# [AIM OF THE EXERCISE]
Where the records below show a line containing "met2_usage 0.100 \", start copying; end with the line containing "106 | 0.39 |", and copy it too.

---- INFORMATION SUPPLIED

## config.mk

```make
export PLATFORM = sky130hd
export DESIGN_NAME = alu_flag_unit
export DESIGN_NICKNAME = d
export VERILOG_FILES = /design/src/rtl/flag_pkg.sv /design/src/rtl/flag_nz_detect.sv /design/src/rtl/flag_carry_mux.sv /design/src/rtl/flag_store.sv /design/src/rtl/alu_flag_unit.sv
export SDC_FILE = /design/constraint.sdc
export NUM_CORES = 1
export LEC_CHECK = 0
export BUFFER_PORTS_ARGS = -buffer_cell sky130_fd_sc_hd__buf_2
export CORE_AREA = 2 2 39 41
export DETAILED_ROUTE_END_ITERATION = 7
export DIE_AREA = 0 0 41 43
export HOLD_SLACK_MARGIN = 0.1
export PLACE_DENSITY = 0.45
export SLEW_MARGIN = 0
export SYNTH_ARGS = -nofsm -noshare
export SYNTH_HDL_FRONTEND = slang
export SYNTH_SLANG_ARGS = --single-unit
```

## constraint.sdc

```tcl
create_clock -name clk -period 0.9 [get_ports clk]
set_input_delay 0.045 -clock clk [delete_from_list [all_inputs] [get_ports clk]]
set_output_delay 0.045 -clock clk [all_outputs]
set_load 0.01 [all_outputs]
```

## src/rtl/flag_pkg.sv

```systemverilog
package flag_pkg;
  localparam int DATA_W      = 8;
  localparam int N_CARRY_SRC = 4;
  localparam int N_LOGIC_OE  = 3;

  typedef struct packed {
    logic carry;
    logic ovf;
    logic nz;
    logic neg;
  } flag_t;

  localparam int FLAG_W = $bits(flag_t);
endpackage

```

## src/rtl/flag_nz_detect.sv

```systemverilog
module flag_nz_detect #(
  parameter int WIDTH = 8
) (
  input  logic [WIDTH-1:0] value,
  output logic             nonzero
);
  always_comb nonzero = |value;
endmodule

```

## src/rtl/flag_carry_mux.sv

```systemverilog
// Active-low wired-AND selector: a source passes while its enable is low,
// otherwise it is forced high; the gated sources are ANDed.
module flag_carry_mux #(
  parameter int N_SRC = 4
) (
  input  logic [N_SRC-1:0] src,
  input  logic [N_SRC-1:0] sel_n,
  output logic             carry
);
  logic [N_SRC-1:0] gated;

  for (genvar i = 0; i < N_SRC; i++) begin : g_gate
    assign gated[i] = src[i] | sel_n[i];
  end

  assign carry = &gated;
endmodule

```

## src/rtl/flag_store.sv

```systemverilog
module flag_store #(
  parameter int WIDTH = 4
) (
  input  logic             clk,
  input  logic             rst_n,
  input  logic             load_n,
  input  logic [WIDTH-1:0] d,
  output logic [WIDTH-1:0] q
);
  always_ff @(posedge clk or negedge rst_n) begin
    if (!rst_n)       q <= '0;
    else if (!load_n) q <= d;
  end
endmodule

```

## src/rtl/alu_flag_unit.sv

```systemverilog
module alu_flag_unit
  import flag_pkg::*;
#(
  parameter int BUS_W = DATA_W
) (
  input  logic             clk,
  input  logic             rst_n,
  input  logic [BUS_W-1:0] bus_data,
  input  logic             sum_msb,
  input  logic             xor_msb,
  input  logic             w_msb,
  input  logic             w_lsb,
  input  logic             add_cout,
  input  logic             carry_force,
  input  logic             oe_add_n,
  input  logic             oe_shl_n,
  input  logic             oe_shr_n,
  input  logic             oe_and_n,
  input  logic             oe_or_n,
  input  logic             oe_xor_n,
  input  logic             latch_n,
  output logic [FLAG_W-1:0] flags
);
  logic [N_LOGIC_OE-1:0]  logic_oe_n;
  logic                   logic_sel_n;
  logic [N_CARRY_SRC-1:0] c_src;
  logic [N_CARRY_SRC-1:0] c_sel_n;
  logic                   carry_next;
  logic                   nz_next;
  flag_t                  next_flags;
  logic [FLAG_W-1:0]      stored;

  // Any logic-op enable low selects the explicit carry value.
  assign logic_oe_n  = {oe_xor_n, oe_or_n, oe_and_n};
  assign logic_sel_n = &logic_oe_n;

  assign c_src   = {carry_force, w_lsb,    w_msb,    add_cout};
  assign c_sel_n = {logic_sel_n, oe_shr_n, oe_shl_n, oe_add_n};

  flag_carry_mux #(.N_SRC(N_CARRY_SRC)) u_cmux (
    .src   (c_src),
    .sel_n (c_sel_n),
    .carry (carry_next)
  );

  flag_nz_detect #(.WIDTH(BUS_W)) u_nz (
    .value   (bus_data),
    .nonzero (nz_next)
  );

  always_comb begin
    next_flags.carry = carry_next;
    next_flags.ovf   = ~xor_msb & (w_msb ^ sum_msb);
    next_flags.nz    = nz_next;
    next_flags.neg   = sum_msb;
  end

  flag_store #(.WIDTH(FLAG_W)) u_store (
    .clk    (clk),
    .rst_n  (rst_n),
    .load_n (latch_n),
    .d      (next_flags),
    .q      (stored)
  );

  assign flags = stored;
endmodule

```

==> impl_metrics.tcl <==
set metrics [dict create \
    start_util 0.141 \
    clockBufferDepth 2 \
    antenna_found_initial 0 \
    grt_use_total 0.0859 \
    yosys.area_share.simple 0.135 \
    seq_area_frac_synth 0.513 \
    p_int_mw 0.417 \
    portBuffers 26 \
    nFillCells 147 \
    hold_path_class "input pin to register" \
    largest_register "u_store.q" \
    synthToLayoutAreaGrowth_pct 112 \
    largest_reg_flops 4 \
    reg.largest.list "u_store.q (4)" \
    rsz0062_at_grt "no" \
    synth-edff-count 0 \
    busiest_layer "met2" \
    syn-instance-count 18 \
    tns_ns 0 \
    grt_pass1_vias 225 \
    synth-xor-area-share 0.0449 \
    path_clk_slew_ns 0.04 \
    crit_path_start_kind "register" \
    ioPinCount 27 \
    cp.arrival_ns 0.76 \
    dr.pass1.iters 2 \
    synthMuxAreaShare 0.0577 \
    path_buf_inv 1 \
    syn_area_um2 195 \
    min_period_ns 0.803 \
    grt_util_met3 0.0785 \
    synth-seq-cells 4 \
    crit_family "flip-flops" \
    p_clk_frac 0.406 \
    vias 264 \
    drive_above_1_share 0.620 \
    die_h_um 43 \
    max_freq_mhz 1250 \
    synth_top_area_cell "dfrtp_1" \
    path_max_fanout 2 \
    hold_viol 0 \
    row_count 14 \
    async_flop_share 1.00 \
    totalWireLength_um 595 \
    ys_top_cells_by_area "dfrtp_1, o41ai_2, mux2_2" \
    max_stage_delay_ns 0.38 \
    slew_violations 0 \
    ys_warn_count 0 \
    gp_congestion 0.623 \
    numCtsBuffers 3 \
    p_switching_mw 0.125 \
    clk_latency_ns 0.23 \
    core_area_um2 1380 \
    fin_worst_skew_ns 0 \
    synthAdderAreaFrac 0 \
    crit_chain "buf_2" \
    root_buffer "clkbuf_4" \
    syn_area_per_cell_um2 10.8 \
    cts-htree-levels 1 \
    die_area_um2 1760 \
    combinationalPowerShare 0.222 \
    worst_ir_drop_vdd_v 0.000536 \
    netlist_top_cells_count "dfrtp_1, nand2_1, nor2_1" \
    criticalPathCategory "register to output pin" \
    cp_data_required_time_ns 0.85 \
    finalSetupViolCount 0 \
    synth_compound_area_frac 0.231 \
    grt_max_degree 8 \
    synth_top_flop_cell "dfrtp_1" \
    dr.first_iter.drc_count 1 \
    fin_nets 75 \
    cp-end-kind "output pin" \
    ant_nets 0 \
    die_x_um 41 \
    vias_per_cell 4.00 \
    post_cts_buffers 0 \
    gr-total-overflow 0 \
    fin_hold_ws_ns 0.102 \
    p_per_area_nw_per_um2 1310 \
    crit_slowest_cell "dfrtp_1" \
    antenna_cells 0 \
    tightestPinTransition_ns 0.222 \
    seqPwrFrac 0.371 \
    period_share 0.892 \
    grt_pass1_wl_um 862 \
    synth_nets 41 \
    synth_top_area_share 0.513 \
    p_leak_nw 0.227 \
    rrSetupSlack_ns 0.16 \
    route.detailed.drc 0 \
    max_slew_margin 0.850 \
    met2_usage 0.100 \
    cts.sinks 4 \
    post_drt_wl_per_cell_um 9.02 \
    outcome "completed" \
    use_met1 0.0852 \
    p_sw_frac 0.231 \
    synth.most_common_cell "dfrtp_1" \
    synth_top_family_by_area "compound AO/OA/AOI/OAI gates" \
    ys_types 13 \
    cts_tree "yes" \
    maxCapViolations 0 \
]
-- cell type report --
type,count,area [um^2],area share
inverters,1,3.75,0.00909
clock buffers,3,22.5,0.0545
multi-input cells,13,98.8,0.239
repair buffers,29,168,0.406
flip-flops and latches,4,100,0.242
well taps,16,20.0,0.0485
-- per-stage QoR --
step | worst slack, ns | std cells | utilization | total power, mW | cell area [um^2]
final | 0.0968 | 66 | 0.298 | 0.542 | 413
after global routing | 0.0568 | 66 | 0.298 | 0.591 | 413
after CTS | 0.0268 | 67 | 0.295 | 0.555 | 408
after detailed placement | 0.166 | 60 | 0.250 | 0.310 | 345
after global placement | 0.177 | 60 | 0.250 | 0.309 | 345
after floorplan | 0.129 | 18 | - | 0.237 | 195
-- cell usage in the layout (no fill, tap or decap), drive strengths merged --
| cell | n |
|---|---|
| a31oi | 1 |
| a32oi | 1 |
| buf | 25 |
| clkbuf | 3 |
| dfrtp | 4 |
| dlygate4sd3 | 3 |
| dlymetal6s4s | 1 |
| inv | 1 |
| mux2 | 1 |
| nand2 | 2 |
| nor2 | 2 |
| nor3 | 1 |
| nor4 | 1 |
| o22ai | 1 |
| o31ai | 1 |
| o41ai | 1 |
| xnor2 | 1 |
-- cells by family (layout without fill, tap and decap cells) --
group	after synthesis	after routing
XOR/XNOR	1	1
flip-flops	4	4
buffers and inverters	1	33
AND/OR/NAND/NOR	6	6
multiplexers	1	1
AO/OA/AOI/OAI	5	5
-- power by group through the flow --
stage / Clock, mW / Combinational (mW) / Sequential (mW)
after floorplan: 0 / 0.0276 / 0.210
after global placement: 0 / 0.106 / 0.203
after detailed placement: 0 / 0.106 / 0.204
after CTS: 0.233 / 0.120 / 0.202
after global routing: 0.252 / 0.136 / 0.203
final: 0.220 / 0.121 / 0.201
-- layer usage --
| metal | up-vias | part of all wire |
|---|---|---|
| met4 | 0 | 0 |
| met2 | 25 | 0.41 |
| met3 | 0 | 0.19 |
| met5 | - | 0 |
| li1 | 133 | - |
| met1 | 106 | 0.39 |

--------
---- INFORMATION SUPPLIED

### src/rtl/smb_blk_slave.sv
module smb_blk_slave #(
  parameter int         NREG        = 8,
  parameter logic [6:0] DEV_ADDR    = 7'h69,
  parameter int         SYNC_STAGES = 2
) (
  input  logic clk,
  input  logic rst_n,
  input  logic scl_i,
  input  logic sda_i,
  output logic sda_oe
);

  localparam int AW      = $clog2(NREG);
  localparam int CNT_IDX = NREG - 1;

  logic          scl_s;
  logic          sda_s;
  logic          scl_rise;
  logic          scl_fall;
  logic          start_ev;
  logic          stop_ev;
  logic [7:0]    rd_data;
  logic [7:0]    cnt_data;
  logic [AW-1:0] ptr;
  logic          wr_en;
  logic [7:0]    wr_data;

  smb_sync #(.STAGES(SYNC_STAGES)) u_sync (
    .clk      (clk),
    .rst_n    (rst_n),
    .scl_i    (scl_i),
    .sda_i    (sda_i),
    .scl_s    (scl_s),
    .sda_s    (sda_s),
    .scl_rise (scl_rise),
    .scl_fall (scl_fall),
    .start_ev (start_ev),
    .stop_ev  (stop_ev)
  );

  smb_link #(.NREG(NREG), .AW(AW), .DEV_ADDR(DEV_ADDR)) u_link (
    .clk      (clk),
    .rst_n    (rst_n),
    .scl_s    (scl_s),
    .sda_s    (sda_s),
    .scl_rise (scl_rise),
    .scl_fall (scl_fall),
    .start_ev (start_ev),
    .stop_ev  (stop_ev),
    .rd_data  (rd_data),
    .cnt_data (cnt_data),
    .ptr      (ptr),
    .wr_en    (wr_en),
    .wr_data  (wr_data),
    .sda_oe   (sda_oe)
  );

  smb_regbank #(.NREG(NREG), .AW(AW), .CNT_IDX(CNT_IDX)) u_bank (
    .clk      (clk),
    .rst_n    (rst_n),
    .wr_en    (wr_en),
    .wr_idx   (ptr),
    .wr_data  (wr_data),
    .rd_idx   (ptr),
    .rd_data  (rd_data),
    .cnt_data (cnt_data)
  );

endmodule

--------
---- INFORMATION SUPPLIED

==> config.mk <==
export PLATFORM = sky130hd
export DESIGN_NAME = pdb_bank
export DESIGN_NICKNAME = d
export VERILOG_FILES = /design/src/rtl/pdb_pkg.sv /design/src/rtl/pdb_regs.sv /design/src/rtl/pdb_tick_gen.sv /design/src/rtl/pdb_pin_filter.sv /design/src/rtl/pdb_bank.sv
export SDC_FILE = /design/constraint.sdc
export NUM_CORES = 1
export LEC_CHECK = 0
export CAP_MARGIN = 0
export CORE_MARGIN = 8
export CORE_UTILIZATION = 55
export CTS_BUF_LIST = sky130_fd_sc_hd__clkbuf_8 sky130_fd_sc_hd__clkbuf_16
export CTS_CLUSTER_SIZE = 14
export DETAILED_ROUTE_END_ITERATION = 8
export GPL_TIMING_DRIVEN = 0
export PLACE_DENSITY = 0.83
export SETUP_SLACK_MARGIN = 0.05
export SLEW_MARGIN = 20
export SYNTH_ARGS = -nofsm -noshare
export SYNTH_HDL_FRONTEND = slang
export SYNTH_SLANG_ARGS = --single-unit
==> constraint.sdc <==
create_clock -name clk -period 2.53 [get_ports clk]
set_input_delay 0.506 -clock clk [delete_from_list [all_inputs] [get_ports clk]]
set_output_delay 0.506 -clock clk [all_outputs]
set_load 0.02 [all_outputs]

--------

# [RESPONSE AREA]
    met2_usage 0.100 \
    cts.sinks 4 \
    post_drt_wl_per_cell_um 9.02 \
    outcome "completed" \
    use_met1 0.0852 \
    p_sw_frac 0.231 \
    synth.most_common_cell "dfrtp_1" \
    synth_top_family_by_area "compound AO/OA/AOI/OAI gates" \
    ys_types 13 \
    cts_tree "yes" \
    maxCapViolations 0 \
]
-- cell type report --
type,count,area [um^2],area share
inverters,1,3.75,0.00909
clock buffers,3,22.5,0.0545
multi-input cells,13,98.8,0.239
repair buffers,29,168,0.406
flip-flops and latches,4,100,0.242
well taps,16,20.0,0.0485
-- per-stage QoR --
step | worst slack, ns | std cells | utilization | total power, mW | cell area [um^2]
final | 0.0968 | 66 | 0.298 | 0.542 | 413
after global routing | 0.0568 | 66 | 0.298 | 0.591 | 413
after CTS | 0.0268 | 67 | 0.295 | 0.555 | 408
after detailed placement | 0.166 | 60 | 0.250 | 0.310 | 345
after global placement | 0.177 | 60 | 0.250 | 0.309 | 345
after floorplan | 0.129 | 18 | - | 0.237 | 195
-- cell usage in the layout (no fill, tap or decap), drive strengths merged --
| cell | n |
|---|---|
| a31oi | 1 |
| a32oi | 1 |
| buf | 25 |
| clkbuf | 3 |
| dfrtp | 4 |
| dlygate4sd3 | 3 |
| dlymetal6s4s | 1 |
| inv | 1 |
| mux2 | 1 |
| nand2 | 2 |
| nor2 | 2 |
| nor3 | 1 |
| nor4 | 1 |
| o22ai | 1 |
| o31ai | 1 |
| o41ai | 1 |
| xnor2 | 1 |
-- cells by family (layout without fill, tap and decap cells) --
group	after synthesis	after routing
XOR/XNOR	1	1
flip-flops	4	4
buffers and inverters	1	33
AND/OR/NAND/NOR	6	6
multiplexers	1	1
AO/OA/AOI/OAI	5	5
-- power by group through the flow --
stage / Clock, mW / Combinational (mW) / Sequential (mW)
after floorplan: 0 / 0.0276 / 0.210
after global placement: 0 / 0.106 / 0.203
after detailed placement: 0 / 0.106 / 0.204
after CTS: 0.233 / 0.120 / 0.202
after global routing: 0.252 / 0.136 / 0.203
final: 0.220 / 0.121 / 0.201
-- layer usage --
| metal | up-vias | part of all wire |
|---|---|---|
| met4 | 0 | 0 |
| met2 | 25 | 0.41 |
| met3 | 0 | 0.19 |
| met5 | - | 0 |
| li1 | 133 | - |
| met1 | 106 | 0.39 |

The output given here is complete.